Mr Bush believes in the need for a more powerful executive with sweeping powers he believes are necessary to defend the nation in the so-called (and sadly mislabeled) War on Terror. Instead of the steady and complicated task of explaining the threat and seeking the support of the legislative and judicial branches, he's tried to amass more power to himself in the interest of being able to take what he views as strong and decisive action.
Well, we can see how that turned out.
Instead of a strong Attorney General who would help the president work within the law to meet the threat, Mr Bush relied on a yes-man who pushed his agenda unquestioningly, without asking the hard questions and giving the unwanted, but necessary hard counsel. Instead of working with the Congress to change the laws if necessary while protecting our freedoms, Mr Bush sought to bypass the people's elected representatives and used his political majority to ram through his policies...with predictable results in the last election. And instead of working with the Congress to pass the legislation the nation needs, both Mr Bush and the Congress complain about judges who "legislate from the bench" ... not seeming to realize that judges occasionally have to step in when the legislators can't or won't legislate from the legislature.

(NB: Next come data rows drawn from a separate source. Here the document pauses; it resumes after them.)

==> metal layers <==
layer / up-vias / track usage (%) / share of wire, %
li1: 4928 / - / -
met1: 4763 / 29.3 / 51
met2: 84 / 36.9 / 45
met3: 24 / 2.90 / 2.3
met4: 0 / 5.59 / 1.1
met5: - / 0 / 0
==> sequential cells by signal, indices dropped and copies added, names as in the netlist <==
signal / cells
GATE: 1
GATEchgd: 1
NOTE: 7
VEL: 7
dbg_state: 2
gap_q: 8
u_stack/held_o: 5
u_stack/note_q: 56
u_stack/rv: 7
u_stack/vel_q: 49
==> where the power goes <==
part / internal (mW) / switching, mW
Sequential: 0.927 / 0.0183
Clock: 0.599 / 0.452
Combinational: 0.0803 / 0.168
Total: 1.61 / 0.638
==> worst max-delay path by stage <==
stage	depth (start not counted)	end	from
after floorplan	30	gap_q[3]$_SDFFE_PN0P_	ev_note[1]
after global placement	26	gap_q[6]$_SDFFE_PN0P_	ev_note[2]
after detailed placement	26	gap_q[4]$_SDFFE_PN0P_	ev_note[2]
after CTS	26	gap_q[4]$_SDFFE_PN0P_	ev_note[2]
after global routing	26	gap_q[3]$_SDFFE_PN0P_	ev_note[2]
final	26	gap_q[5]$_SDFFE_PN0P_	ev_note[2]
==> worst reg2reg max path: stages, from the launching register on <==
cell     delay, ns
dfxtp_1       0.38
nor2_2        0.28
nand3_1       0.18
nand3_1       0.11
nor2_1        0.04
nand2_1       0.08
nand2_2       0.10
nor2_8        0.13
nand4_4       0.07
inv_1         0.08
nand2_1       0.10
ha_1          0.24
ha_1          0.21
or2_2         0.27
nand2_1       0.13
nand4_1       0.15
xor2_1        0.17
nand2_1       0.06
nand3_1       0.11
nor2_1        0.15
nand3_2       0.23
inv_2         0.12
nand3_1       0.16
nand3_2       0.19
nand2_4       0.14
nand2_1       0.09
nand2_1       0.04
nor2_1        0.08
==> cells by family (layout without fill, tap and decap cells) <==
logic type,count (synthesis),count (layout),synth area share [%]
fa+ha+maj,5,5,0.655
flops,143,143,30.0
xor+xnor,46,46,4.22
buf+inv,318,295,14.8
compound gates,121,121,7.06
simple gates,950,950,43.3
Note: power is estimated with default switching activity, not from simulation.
**src/rtl/step_ring_fsm_if.sv**
```systemverilog
// ============================================================================
// Module   : step_ring_fsm_if
// Brief    : Board-side signal bundle for step_ring_fsm (button, guards, state).
// Revision : 1.0 - initial release
// ============================================================================
`default_nettype none

interface step_ring_fsm_if #(
    parameter int NSTATES = 4
);
    logic               BTN;
    logic               DIR;
    logic [NSTATES-1:0] GUARD;
    logic [NSTATES-1:0] STATE;
    logic               STEP;
    logic               BLOCKED;
    logic               ERR;

    modport master (
        output BTN, DIR, GUARD,
        input  STATE, STEP, BLOCKED, ERR
    );

    modport slave (
        input  BTN, DIR, GUARD,
        output STATE, STEP, BLOCKED, ERR
    );
endinterface

`default_nettype wire

```
**src/rtl/step_ring_fsm.sv**
```systemverilog
// ============================================================================
// Module   : step_ring_fsm
// Brief    : One-hot N-state ring stepped by a debounced push-button, with
//            direction, per-state entry guards and step/blocked pulses.
//            Optional illegal-state recovery: STEP_RING_ONEHOT_CHECK_EN.
// Revision : 1.0 - initial release
// ============================================================================
`default_nettype none

module step_ring_fsm #(
    parameter int NSTATES    = 4,
    parameter int PRESCALE_W = 16,
    parameter int DEBOUNCE   = 2
) (
    input  wire logic         CLKIN,
    input  wire logic         RESET,
    step_ring_fsm_if.slave    bus
);

    localparam int IDX_W = (NSTATES > 1) ? $clog2(NSTATES) : 1;
    localparam logic [IDX_W-1:0] c_last_idx = IDX_W'(NSTATES - 1);

    logic [PRESCALE_W-1:0] r_presc;
    logic                  w_tick;
    logic [DEBOUNCE-1:0]   r_sample;
    logic [DEBOUNCE-1:0]   w_sample_next;
    logic                  r_db;
    logic                  r_db_prev;
    logic                  r_press;

    logic [NSTATES-1:0]    r_state;
    logic [NSTATES-1:0]    w_state_next;
    logic                  r_step;
    logic                  w_step_next;
    logic                  r_blocked;
    logic                  w_blocked_next;
    logic [IDX_W-1:0]      w_idx;
    logic [IDX_W-1:0]      w_tgt;
    logic                  w_any;

    assign w_tick        = &r_presc;
    assign w_sample_next = (r_sample << 1) | DEBOUNCE'(bus.BTN);

    // Button front end: tick-sampled shift register, run-length debounce, edge detect
    always_ff @(posedge CLKIN or posedge RESET) begin
        if (RESET) begin
            r_presc   <= '0;
            r_sample  <= '0;
            r_db      <= 1'b0;
            r_db_prev <= 1'b0;
            r_press   <= 1'b0;
        end else begin
            r_presc   <= r_presc + 1'b1;
            r_db_prev <= r_db;
            r_press   <= r_db & ~r_db_prev;
            if (w_tick) begin
                r_sample <= w_sample_next;
                if (&w_sample_next) begin
                    r_db <= 1'b1;
                end else if (~|w_sample_next) begin
                    r_db <= 1'b0;
                end
            end
        end
    end

    // Lowest set bit defines the current index, so an illegal vector still has a successor
    always_comb begin
        w_idx = '0;
        for (int k = NSTATES - 1; k >= 0; k--) begin
            if (r_state[k]) begin
                w_idx = IDX_W'(k);
            end
        end
        w_any = |r_state;
        if (bus.DIR) begin
            w_tgt = (w_idx == '0) ? c_last_idx : (w_idx - IDX_W'(1));
        end else begin
            w_tgt = (w_idx == c_last_idx) ? '0 : (w_idx + IDX_W'(1));
        end
    end

`ifdef STEP_RING_ONEHOT_CHECK_EN
    logic r_err;
    logic w_err_next;
    logic w_onehot;

    assign w_onehot = w_any && ((r_state & (r_state - 1'b1)) == '0);
`endif

    always_comb begin
        w_state_next   = r_state;
        w_step_next    = 1'b0;
        w_blocked_next = 1'b0;
`ifdef STEP_RING_ONEHOT_CHECK_EN
        w_err_next     = 1'b0;
`endif
        if (r_press && w_any) begin
            if (bus.GUARD[w_tgt]) begin
                w_state_next        = '0;
                w_state_next[w_tgt] = 1'b1;
                w_step_next         = 1'b1;
            end else begin
                w_blocked_next = 1'b1;
            end
        end
`ifdef STEP_RING_ONEHOT_CHECK_EN
        // Recovery overrides any press seen in the same cycle
        if (!w_onehot) begin
            w_state_next   = NSTATES'(1);
            w_step_next    = 1'b0;
            w_blocked_next = 1'b0;
            w_err_next     = 1'b1;
        end
`endif
    end

    always_ff @(posedge CLKIN or posedge RESET) begin
        if (RESET) begin
            r_state   <= NSTATES'(1);
            r_step    <= 1'b0;
            r_blocked <= 1'b0;
        end else begin
            r_state   <= w_state_next;
            r_step    <= w_step_next;
            r_blocked <= w_blocked_next;
        end
    end

`ifdef STEP_RING_ONEHOT_CHECK_EN
    always_ff @(posedge CLKIN or posedge RESET) begin
        if (RESET) begin
            r_err <= 1'b0;
        end else begin
            r_err <= w_err_next;
        end
    end

    assign bus.ERR = r_err;
`else
    assign bus.ERR = 1'b0;
`endif

    assign bus.STATE   = r_state;
    assign bus.STEP    = r_step;
    assign bus.BLOCKED = r_blocked;

endmodule

`default_nettype wire

```
**src/flat_wrapper.sv**
```systemverilog
// flat-port wrapper written by rule: the top's interface ports become plain ports
module step_ring_fsm_flat 
#(
    parameter int NSTATES    = 4,
    parameter int PRESCALE_W = 16,
    parameter int DEBOUNCE   = 2
)
  (CLKIN, RESET, bus_BTN, bus_DIR, bus_GUARD, bus_STATE, bus_STEP, bus_BLOCKED, bus_ERR);
  step_ring_fsm_if #(.NSTATES(NSTATES)) bus_i ();
  input  wire logic CLKIN;
  input  wire logic RESET;
  input wire logic [$bits(bus_i.BTN)-1:0] bus_BTN;
  input wire logic [$bits(bus_i.DIR)-1:0] bus_DIR;
  input wire logic [$bits(bus_i.GUARD)-1:0] bus_GUARD;
  output wire logic [$bits(bus_i.STATE)-1:0] bus_STATE;
  output wire logic [$bits(bus_i.STEP)-1:0] bus_STEP;
  output wire logic [$bits(bus_i.BLOCKED)-1:0] bus_BLOCKED;
  output wire logic [$bits(bus_i.ERR)-1:0] bus_ERR;
  assign bus_i.BTN = bus_BTN;
  assign bus_i.DIR = bus_DIR;
  assign bus_i.GUARD = bus_GUARD;
  assign bus_STATE = bus_i.STATE;
  assign bus_STEP = bus_i.STEP;
  assign bus_BLOCKED = bus_i.BLOCKED;
  assign bus_ERR = bus_i.ERR;
  step_ring_fsm #(.NSTATES(NSTATES), .PRESCALE_W(PRESCALE_W), .DEBOUNCE(DEBOUNCE)) u_core (.CLKIN(CLKIN), .RESET(RESET), .bus(bus_i));
endmodule
```
--- config.mk ---
export PLATFORM = sky130hd
export DESIGN_NAME = uart_tx_streamer
export DESIGN_NICKNAME = d
export VERILOG_FILES = /design/src/rtl/uart_tx_streamer.sv
export SDC_FILE = /design/constraint.sdc
export NUM_CORES = 1
export LEC_CHECK = 0
export CAP_MARGIN = 25
export CORE_MARGIN = 3
export CORE_UTILIZATION = 59
export DETAILED_ROUTE_END_ITERATION = 7
export GPL_TIMING_DRIVEN = 0
export PLACE_DENSITY = 0.94
export REMOVE_ABC_BUFFERS = 1
export SLEW_MARGIN = 20
export SYNTH_ARGS = -nofsm -noshare
export SYNTH_HDL_FRONTEND = slang
export SYNTH_SLANG_ARGS = --single-unit
--- constraint.sdc ---
create_clock -name clock -period 11.2 [get_ports clock]
set_input_delay 2.24 -clock clock [delete_from_list [all_inputs] [get_ports clock]]
set_output_delay 2.24 -clock clock [all_outputs]
set_load 0.02 [all_outputs]
--- src/rtl/uart_tx_streamer.sv ---
// uart_tx_streamer: byte FIFO that drains into the UART TX data register.
//
// A producer pushes bytes with a valid/ready handshake. The streamer polls the
// UART status register and writes one byte to the TX data register each time
// the UART reports room. Steady-state throughput is one byte every two cycles.
//
// Ports:
//   clock, reset     single clock, synchronous active-high reset
//   in_valid/in_data producer byte offer; in_ready high while FIFO not full
//   uart_sel         one-cycle UART access strobe
//   uart_wr_enable   1 = write, 0 = read (valid with uart_sel)
//   uart_addr        UART register address
//   wdata_mem        write data {24'b0, byte}, zero outside a write
//   uart_data        UART read data (combinational for uart_addr)
//   busy             FIFO non-empty or FSM active
//   level            FIFO occupancy
//   stall            UART TX reported full for STALL_LIMIT consecutive polls
module uart_tx_streamer #(
  parameter int unsigned DEPTH        = 16,
  parameter logic [3:0]  TX_DATA_ADDR = 4'h0,
  parameter logic [3:0]  STATUS_ADDR  = 4'h8,
  parameter int unsigned TX_FULL_BIT  = 0,
  parameter int unsigned STALL_LIMIT  = 1024,
  localparam int unsigned PtrW = $clog2(DEPTH),
  localparam int unsigned LvlW = $clog2(DEPTH) + 1,
  localparam int unsigned CntW = $clog2(STALL_LIMIT + 1)
) (
  input  logic            clock,
  input  logic            reset,
  input  logic            in_valid,
  input  logic [7:0]      in_data,
  output logic            in_ready,
  output logic            uart_sel,
  output logic            uart_wr_enable,
  output logic [3:0]      uart_addr,
  output logic [31:0]     wdata_mem,
  input  logic [31:0]     uart_data,
  output logic            busy,
  output logic [LvlW-1:0] level,
  output logic            stall
);

  typedef enum logic [1:0] {StIdle, StPoll, StWrite} state_e;

  state_e          state_q, state_d;
  logic [7:0]      mem_q [DEPTH];
  logic [PtrW-1:0] wr_ptr_q, rd_ptr_q;
  logic [LvlW-1:0] level_q, level_d;
  logic [CntW-1:0] full_cnt_q;
  logic            push, pop, tx_full;
  logic            unused_data;

  // Only the full flag of the status word matters here.
  assign unused_data = ^uart_data;

  assign in_ready = (level_q != LvlW'(DEPTH));
  assign push     = in_valid && in_ready;
  assign pop      = (state_q == StWrite);
  assign tx_full  = uart_data[TX_FULL_BIT];
  assign level    = level_q;
  assign busy     = (level_q != '0) || (state_q != StIdle);
  assign stall    = (full_cnt_q == CntW'(STALL_LIMIT));

  always_comb begin
    level_d = level_q;
    unique case ({push, pop})
      2'b10:   level_d = level_q + LvlW'(1);
      2'b01:   level_d = level_q - LvlW'(1);
      default: level_d = level_q;
    endcase
  end

  // IDLE looks at the post-edge level so a push made while idle starts a
  // poll on the very next cycle; WRITE uses it to include a concurrent push.
  always_comb begin
    state_d = state_q;
    unique case (state_q)
      StIdle:  if (level_d != '0) state_d = StPoll;
      StPoll:  if (!tx_full) state_d = StWrite;
      StWrite: state_d = (level_d != '0) ? StPoll : StIdle;
      default: state_d = StIdle;
    endcase
  end

  // Storage is not reset; emptiness is carried entirely by the pointers/level.
  always_ff @(posedge clock) begin
    if (push) mem_q[wr_ptr_q] <= in_data;
  end

  // State, pointers, stall counter and registered bus outputs. The bus
  // outputs are decoded from the next state so they line up with state_q.
  always_ff @(posedge clock) begin
    if (reset) begin
      state_q        <= StIdle;
      level_q        <= '0;
      wr_ptr_q       <= '0;
      rd_ptr_q       <= '0;
      full_cnt_q     <= '0;
      uart_sel       <= 1'b0;
      uart_wr_enable <= 1'b0;
      uart_addr      <= 4'h0;
      wdata_mem      <= 32'h0;
    end else begin
      state_q <= state_d;
      level_q <= level_d;
      if (push) wr_ptr_q <= wr_ptr_q + PtrW'(1);
      if (pop)  rd_ptr_q <= rd_ptr_q + PtrW'(1);

      if (pop) begin
        full_cnt_q <= '0;
      end else if ((state_q == StPoll) && tx_full && !stall) begin
        full_cnt_q <= full_cnt_q + CntW'(1);
      end

      uart_sel       <= 1'b0;
      uart_wr_enable <= 1'b0;
      uart_addr      <= 4'h0;
      wdata_mem      <= 32'h0;
      unique case (state_d)
        StPoll: begin
          uart_sel  <= 1'b1;
          uart_addr <= STATUS_ADDR;
        end
        StWrite: begin
          // Head is stable across POLL since pops only happen in WRITE.
          uart_sel       <= 1'b1;
          uart_wr_enable <= 1'b1;
          uart_addr      <= TX_DATA_ADDR;
          wdata_mem      <= {24'h0, mem_q[rd_ptr_q]};
        end
        default: ;
      endcase
    end
  end

endmodule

And so, after years of bloviation and political posturing, we still have no comprehensive reform of our immigration laws. We're fighting a global war against an implacable enemy with a bickering legislature tired of being sidelined by an imperial president, both of them frequently at odds with a judicial system upon which we rely to keep them toeing the line of the Constitution.
2008 will be an interesting election year. From my perspective, none of the front-runners for the presidency are real presidential material, and I don't see many people in Congress who impress me very much. Could I do better? Don't know. But I like to think that, by at least listening to the rest of the government, and to trusted advisers willing to tell me that I had no clothes, I'd at least do better than the current crop of ideology-focused bozos.
With over 300 million people in this country, you'd think we could do better.
Have a good day. More thoughts tomorrow.
Bilbo
4 comments:
International law is my 'thing', I suppose, and I've seen some copies of the internal memos that Gonzalez wrote regarding the bypassing of the Geneva conventions and the additional protocols. The casual way in which he dismissed those documents was really quite chilling, and I'm very happy that he's gone.
It's just a shame this administration couldn't have crumbled years ago. My problem with everything is that as the next election approaches, there's not a candidate that I feel any confidence in.
I saw a t-shirt that said None Of The Above in 2008 and I found I agreed with that more than anything.
Joe Scarborough's book "Rome Wasn't Burnt in a Day" is an interesting read on the party pressure and corruption that a freshman congressman faces and how difficult the parties make it for somebody that wants to do the right thing.
This administration's cabinet and Congress ('til last election!) went far beyond what was protocol. If the Dems take a revenge attitude as their ranks increase, we could be in for quite the swing of the proverbial pendulum!
Politics: from poly--meaning many and tics--little blood suckers!
Can the 'none of the above' candidate win this year?